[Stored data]
....................

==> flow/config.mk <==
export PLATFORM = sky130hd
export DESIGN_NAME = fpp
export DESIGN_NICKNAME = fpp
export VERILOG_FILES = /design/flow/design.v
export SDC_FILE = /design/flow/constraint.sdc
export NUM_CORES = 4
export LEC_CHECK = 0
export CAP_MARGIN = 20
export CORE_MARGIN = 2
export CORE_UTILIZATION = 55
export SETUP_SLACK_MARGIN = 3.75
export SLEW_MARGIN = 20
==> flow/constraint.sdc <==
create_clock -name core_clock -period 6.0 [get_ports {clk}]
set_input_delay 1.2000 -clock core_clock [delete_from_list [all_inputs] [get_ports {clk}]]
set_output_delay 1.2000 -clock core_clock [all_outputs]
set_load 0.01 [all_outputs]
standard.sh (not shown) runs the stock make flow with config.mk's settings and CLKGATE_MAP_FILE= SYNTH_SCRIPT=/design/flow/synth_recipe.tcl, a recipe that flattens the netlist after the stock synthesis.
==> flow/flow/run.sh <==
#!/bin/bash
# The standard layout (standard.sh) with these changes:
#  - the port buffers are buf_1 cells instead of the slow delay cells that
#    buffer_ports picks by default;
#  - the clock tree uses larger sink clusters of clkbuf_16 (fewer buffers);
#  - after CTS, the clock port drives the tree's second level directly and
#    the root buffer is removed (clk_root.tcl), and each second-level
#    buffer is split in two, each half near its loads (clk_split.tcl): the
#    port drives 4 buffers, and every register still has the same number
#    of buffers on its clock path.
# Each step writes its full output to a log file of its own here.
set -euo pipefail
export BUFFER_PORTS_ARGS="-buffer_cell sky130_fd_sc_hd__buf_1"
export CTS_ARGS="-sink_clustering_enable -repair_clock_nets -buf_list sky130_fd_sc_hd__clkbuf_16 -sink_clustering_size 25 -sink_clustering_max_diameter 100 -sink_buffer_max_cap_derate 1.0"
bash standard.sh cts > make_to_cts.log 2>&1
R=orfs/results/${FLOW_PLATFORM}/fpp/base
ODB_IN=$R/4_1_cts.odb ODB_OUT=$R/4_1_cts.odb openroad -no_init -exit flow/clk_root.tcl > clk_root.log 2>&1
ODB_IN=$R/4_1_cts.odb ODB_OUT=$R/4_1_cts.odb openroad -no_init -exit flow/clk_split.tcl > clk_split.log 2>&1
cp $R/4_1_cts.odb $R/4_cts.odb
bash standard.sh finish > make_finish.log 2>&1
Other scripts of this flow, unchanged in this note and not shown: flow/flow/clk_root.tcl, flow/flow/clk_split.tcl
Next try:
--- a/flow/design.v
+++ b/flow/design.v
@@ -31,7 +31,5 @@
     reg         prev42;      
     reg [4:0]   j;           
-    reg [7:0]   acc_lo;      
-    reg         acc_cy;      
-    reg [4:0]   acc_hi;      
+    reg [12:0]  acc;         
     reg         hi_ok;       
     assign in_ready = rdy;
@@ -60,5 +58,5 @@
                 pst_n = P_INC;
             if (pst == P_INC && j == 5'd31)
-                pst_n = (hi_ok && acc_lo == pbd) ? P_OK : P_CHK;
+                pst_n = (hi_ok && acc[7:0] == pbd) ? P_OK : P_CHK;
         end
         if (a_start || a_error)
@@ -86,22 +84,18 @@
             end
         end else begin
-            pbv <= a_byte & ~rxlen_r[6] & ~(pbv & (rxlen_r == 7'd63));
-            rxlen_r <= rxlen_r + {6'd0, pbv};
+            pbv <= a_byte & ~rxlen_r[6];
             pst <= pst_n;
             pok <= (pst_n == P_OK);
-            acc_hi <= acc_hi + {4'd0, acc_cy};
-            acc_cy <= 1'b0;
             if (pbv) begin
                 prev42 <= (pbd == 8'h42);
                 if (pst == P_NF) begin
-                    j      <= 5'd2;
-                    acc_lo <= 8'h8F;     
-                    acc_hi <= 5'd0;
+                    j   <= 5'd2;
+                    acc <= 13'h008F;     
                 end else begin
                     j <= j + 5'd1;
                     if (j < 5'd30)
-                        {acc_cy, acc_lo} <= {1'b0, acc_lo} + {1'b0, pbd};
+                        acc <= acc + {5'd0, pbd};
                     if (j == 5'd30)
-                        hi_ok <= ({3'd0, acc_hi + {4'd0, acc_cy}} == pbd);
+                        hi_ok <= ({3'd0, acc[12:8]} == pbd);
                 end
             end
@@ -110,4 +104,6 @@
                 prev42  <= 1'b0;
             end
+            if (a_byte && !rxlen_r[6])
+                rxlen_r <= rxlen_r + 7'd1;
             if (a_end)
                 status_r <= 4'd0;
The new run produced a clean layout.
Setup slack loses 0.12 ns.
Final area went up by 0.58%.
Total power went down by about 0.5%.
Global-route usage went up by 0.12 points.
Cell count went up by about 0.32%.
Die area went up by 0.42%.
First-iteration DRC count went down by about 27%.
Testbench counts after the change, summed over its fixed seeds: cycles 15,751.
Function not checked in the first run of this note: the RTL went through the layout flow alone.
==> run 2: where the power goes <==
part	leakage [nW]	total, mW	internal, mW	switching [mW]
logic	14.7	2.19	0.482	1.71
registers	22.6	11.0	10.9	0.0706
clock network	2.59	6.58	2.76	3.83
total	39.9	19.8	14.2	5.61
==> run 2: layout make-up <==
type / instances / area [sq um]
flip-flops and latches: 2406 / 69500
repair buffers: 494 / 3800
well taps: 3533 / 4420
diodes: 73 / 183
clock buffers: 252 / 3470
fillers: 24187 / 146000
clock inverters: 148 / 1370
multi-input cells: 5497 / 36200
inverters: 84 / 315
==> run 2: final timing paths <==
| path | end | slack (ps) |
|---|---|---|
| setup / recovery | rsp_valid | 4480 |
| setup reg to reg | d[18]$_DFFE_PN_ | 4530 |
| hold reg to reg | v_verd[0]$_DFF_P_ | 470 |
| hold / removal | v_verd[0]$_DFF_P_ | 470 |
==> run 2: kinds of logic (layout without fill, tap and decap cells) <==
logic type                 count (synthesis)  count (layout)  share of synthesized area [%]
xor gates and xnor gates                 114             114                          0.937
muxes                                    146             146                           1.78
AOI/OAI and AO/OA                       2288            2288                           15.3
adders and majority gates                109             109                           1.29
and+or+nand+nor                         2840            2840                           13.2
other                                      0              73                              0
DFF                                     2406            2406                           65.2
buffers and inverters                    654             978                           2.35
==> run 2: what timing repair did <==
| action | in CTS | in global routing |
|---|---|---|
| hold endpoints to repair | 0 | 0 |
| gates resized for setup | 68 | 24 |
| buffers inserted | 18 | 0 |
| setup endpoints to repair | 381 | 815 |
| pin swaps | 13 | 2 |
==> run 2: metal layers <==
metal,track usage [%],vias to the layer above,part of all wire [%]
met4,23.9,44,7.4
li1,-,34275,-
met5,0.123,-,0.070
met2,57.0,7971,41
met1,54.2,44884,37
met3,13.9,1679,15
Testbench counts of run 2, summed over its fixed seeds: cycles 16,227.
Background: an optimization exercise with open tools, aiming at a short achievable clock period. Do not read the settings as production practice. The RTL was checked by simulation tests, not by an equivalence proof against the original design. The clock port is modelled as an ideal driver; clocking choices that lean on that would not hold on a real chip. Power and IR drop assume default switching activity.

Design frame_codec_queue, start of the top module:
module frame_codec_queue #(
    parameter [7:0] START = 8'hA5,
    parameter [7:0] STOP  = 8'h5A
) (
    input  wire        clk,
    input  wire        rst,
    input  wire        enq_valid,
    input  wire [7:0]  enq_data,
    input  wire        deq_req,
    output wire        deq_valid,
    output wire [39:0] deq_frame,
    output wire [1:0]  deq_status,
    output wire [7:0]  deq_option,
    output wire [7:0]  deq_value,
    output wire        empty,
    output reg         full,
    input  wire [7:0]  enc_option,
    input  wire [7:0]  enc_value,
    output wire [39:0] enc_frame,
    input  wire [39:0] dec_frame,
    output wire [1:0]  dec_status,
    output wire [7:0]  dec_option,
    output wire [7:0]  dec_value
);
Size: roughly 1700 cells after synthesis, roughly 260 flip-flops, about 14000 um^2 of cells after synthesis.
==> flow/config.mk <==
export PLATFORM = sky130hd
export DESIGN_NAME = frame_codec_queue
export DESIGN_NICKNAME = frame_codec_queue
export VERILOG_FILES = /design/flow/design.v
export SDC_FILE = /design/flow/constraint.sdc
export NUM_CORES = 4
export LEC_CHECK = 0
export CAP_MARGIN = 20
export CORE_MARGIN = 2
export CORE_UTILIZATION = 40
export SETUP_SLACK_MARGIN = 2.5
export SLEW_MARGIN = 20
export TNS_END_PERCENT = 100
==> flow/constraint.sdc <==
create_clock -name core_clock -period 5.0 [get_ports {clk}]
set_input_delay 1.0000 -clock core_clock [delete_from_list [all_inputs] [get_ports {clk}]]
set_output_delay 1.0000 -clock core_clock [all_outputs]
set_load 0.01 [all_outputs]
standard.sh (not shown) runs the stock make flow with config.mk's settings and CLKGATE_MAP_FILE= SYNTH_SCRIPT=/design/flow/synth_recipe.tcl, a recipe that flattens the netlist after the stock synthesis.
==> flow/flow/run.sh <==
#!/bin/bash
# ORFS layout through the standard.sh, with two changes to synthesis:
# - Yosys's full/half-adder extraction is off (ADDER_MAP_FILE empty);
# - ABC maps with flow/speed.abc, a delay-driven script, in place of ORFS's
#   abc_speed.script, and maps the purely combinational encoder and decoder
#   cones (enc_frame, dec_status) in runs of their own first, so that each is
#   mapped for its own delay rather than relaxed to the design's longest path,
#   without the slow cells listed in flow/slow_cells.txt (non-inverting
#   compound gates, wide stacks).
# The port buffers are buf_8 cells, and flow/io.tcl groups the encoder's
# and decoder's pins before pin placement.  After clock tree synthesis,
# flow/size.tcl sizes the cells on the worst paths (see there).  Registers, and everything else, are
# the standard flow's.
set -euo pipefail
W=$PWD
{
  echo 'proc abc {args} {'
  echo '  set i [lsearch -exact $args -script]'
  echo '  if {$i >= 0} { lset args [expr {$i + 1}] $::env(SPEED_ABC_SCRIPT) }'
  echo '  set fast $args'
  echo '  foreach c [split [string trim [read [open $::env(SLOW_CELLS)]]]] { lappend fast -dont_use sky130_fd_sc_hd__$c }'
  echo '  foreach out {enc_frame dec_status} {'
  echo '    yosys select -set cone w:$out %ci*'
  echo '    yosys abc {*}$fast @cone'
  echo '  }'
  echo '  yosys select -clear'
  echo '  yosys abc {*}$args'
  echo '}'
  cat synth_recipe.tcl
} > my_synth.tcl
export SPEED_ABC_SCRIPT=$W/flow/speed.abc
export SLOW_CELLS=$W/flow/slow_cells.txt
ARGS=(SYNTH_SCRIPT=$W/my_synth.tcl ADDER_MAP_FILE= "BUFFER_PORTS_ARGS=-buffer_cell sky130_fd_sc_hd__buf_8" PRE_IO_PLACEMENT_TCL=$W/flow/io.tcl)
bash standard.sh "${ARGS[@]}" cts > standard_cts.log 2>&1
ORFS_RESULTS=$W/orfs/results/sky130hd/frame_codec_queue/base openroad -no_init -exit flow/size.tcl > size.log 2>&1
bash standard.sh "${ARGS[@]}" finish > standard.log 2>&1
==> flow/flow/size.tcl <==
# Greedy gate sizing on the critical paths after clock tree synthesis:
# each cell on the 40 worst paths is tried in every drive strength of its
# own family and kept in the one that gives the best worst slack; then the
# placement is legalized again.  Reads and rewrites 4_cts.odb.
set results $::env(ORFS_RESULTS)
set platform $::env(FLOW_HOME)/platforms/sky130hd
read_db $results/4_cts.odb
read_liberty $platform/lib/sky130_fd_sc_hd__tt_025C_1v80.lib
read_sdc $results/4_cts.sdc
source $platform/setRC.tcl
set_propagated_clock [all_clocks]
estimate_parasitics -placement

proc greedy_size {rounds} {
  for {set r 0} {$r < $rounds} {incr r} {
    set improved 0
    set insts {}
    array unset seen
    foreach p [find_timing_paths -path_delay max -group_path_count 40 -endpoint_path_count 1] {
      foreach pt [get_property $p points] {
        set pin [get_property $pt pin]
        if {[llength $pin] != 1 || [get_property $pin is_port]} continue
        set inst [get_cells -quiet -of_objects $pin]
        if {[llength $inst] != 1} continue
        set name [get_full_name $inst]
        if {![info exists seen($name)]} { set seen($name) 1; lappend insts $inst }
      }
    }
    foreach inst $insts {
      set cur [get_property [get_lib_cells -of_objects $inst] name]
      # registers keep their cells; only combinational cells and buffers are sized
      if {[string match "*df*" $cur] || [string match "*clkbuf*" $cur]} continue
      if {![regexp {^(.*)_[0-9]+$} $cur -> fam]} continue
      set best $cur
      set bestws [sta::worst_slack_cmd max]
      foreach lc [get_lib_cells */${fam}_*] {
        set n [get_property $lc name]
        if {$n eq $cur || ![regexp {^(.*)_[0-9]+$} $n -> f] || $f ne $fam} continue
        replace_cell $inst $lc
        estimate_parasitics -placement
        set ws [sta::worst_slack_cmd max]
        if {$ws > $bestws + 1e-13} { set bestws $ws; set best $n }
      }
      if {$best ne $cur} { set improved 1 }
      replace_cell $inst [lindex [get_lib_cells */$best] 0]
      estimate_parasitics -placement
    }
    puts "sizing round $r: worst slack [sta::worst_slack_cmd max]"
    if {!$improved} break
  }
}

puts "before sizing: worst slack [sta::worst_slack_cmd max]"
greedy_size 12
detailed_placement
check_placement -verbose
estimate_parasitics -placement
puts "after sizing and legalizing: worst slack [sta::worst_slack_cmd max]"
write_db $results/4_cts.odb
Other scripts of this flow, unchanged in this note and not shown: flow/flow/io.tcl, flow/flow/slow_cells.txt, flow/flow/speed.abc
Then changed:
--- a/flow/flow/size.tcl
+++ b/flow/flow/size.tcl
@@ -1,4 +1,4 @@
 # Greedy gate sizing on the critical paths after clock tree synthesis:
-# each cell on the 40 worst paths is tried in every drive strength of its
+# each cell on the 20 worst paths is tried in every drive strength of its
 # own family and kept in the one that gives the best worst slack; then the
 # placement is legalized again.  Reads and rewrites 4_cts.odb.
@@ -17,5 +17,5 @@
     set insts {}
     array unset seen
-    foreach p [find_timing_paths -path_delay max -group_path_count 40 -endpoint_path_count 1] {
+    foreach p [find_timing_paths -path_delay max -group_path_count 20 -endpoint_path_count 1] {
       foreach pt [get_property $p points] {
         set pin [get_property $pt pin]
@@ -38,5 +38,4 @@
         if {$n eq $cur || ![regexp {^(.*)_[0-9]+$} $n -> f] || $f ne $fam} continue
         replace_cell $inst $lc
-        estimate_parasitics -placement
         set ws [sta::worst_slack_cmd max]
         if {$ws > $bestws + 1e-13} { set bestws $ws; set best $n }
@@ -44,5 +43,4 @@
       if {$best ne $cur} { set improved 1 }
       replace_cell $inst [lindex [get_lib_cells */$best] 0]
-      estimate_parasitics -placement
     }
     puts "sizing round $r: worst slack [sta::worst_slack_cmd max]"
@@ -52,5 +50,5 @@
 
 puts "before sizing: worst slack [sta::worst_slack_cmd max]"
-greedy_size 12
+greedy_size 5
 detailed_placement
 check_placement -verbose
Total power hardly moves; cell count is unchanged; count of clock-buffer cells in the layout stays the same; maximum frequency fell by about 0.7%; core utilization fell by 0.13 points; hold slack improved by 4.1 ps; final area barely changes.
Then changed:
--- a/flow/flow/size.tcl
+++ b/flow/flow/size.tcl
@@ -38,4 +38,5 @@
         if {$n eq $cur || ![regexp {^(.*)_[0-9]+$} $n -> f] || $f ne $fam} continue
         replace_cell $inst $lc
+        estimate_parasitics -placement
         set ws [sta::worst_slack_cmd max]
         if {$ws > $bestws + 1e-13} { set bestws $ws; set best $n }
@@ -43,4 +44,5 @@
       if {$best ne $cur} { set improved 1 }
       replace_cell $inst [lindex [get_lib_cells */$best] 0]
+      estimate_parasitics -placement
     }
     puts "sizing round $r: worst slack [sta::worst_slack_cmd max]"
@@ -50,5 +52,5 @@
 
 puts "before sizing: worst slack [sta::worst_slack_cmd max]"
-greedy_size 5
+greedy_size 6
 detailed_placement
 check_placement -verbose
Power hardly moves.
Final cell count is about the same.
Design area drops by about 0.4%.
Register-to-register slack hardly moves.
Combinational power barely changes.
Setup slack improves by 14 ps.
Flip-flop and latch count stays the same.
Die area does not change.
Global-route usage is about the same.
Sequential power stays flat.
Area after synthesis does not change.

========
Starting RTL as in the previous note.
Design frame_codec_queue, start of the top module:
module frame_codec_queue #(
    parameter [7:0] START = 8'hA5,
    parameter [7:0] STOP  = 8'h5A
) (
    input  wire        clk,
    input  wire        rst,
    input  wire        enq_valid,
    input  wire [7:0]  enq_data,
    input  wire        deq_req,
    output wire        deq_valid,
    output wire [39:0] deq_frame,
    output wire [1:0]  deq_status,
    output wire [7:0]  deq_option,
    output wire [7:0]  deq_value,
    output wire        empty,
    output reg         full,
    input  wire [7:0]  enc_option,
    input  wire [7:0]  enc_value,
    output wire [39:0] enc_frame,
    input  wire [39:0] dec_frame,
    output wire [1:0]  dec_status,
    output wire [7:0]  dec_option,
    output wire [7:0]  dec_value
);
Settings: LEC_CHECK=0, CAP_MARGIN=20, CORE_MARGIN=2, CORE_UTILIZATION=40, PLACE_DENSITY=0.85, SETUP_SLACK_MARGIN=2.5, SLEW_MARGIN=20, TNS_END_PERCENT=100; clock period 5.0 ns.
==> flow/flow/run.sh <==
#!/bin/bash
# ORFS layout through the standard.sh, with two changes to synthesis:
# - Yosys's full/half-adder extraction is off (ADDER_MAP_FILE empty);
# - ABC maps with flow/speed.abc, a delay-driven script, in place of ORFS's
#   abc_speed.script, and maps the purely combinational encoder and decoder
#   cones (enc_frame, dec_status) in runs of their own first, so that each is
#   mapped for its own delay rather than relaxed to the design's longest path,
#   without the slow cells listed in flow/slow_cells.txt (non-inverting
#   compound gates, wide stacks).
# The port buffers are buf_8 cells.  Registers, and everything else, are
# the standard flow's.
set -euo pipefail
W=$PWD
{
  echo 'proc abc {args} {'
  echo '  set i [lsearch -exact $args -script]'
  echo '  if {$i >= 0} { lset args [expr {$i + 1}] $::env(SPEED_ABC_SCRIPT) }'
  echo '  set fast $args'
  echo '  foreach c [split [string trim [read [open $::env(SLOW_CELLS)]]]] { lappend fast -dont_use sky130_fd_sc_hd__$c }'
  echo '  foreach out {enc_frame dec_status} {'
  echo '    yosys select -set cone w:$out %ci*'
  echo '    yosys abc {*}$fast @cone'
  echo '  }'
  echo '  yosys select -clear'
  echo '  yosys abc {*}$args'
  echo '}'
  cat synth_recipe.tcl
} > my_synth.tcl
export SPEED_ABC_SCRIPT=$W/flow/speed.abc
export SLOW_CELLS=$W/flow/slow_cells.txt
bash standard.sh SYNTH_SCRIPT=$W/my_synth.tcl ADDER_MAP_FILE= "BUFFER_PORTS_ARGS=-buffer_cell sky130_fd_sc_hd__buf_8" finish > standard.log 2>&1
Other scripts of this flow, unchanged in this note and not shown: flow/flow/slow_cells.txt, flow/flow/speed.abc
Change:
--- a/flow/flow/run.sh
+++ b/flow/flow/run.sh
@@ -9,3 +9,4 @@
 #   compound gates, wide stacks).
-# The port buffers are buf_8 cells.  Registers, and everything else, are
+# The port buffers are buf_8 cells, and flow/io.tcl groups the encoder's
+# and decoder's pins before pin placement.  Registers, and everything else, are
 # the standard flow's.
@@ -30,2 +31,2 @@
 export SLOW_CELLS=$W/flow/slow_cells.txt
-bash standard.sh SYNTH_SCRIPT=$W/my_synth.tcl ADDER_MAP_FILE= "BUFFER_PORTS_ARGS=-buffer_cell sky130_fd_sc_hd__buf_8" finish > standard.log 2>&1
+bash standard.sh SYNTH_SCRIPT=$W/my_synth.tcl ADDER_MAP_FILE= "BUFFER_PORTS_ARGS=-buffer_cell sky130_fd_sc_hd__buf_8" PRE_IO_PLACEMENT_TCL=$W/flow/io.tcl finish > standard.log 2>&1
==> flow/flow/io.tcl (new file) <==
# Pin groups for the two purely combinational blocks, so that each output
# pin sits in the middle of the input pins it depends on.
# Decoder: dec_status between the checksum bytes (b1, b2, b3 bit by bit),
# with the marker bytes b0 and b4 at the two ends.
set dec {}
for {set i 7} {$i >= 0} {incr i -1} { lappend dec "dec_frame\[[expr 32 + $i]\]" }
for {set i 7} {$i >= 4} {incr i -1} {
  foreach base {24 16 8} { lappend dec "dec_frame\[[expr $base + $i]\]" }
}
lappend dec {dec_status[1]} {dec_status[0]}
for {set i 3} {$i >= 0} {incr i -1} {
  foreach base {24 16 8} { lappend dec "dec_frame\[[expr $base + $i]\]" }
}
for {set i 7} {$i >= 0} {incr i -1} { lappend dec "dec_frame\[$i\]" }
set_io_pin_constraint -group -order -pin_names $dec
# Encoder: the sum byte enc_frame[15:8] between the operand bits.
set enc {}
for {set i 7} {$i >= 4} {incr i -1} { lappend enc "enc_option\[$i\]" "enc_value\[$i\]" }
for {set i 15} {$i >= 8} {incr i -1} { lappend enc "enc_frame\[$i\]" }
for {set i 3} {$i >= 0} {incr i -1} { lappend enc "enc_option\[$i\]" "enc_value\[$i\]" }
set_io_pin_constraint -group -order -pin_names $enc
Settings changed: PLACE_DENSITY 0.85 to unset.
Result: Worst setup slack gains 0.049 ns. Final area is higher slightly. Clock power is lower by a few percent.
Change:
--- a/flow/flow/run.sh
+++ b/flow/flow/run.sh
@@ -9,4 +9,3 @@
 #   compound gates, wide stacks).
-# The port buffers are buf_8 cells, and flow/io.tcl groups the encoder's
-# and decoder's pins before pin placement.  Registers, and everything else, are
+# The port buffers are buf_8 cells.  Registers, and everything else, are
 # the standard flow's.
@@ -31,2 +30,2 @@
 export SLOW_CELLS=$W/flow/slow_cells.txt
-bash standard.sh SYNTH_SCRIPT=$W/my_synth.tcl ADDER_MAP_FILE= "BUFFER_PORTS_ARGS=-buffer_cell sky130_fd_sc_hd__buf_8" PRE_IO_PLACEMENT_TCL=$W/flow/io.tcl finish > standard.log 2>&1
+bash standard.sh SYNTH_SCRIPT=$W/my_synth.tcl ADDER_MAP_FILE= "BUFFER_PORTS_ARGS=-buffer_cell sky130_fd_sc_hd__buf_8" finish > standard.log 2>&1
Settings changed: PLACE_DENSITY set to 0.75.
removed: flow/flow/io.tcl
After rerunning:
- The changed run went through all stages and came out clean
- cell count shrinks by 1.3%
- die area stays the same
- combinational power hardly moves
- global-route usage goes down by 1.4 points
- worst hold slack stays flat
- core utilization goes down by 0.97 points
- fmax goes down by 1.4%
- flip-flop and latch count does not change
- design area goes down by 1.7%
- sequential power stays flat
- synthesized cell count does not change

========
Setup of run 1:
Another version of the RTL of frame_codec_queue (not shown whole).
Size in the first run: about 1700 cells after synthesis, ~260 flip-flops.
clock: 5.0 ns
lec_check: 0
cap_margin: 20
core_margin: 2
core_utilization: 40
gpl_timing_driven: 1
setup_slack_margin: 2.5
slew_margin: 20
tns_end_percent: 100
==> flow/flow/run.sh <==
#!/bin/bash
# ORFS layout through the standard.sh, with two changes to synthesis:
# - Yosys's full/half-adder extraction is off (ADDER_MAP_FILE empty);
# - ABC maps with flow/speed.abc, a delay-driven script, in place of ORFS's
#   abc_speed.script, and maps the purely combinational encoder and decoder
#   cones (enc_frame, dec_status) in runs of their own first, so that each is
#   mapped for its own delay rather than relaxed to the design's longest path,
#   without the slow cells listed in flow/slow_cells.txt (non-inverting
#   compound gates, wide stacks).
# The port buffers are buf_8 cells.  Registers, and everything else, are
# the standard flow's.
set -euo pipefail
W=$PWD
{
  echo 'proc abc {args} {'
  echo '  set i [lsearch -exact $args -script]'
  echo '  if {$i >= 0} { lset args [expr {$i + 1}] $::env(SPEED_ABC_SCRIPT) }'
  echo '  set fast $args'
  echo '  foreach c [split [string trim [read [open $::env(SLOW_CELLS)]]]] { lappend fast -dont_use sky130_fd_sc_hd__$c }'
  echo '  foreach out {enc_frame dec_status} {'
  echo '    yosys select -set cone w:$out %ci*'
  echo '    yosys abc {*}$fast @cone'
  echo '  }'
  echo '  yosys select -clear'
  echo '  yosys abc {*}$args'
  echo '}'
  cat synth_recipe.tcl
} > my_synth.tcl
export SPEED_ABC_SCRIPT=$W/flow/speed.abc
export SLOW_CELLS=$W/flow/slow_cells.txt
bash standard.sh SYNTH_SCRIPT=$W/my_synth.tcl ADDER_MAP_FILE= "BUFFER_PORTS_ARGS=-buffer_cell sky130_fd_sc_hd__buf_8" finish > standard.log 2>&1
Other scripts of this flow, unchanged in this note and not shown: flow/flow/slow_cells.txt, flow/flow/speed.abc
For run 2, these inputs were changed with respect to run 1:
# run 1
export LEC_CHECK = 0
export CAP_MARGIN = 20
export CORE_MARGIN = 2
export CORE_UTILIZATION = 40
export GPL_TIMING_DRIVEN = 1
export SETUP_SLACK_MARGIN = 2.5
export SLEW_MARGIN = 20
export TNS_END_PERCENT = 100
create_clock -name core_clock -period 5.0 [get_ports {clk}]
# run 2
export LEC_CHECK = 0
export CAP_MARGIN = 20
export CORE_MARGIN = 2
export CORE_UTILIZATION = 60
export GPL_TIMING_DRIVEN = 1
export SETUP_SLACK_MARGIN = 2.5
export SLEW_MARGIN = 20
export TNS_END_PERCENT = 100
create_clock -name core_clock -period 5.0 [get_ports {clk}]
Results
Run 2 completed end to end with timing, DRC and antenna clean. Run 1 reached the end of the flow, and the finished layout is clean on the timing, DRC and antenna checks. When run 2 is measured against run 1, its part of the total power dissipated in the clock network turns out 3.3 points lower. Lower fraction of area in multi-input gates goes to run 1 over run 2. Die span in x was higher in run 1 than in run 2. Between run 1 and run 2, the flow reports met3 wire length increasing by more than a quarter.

....................

Once you find the line containing "# The standard layout", stop: reproduce exactly that line and every line of the data before it, and nothing else.

SOLUTION FOR THIS TASK:
==> flow/config.mk <==
export PLATFORM = sky130hd
export DESIGN_NAME = fpp
export DESIGN_NICKNAME = fpp
export VERILOG_FILES = /design/flow/design.v
export SDC_FILE = /design/flow/constraint.sdc
export NUM_CORES = 4
export LEC_CHECK = 0
export CAP_MARGIN = 20
export CORE_MARGIN = 2
export CORE_UTILIZATION = 55
export SETUP_SLACK_MARGIN = 3.75
export SLEW_MARGIN = 20
==> flow/constraint.sdc <==
create_clock -name core_clock -period 6.0 [get_ports {clk}]
set_input_delay 1.2000 -clock core_clock [delete_from_list [all_inputs] [get_ports {clk}]]
set_output_delay 1.2000 -clock core_clock [all_outputs]
set_load 0.01 [all_outputs]
standard.sh (not shown) runs the stock make flow with config.mk's settings and CLKGATE_MAP_FILE= SYNTH_SCRIPT=/design/flow/synth_recipe.tcl, a recipe that flattens the netlist after the stock synthesis.
==> flow/flow/run.sh <==
#!/bin/bash
# The standard layout (standard.sh) with these changes:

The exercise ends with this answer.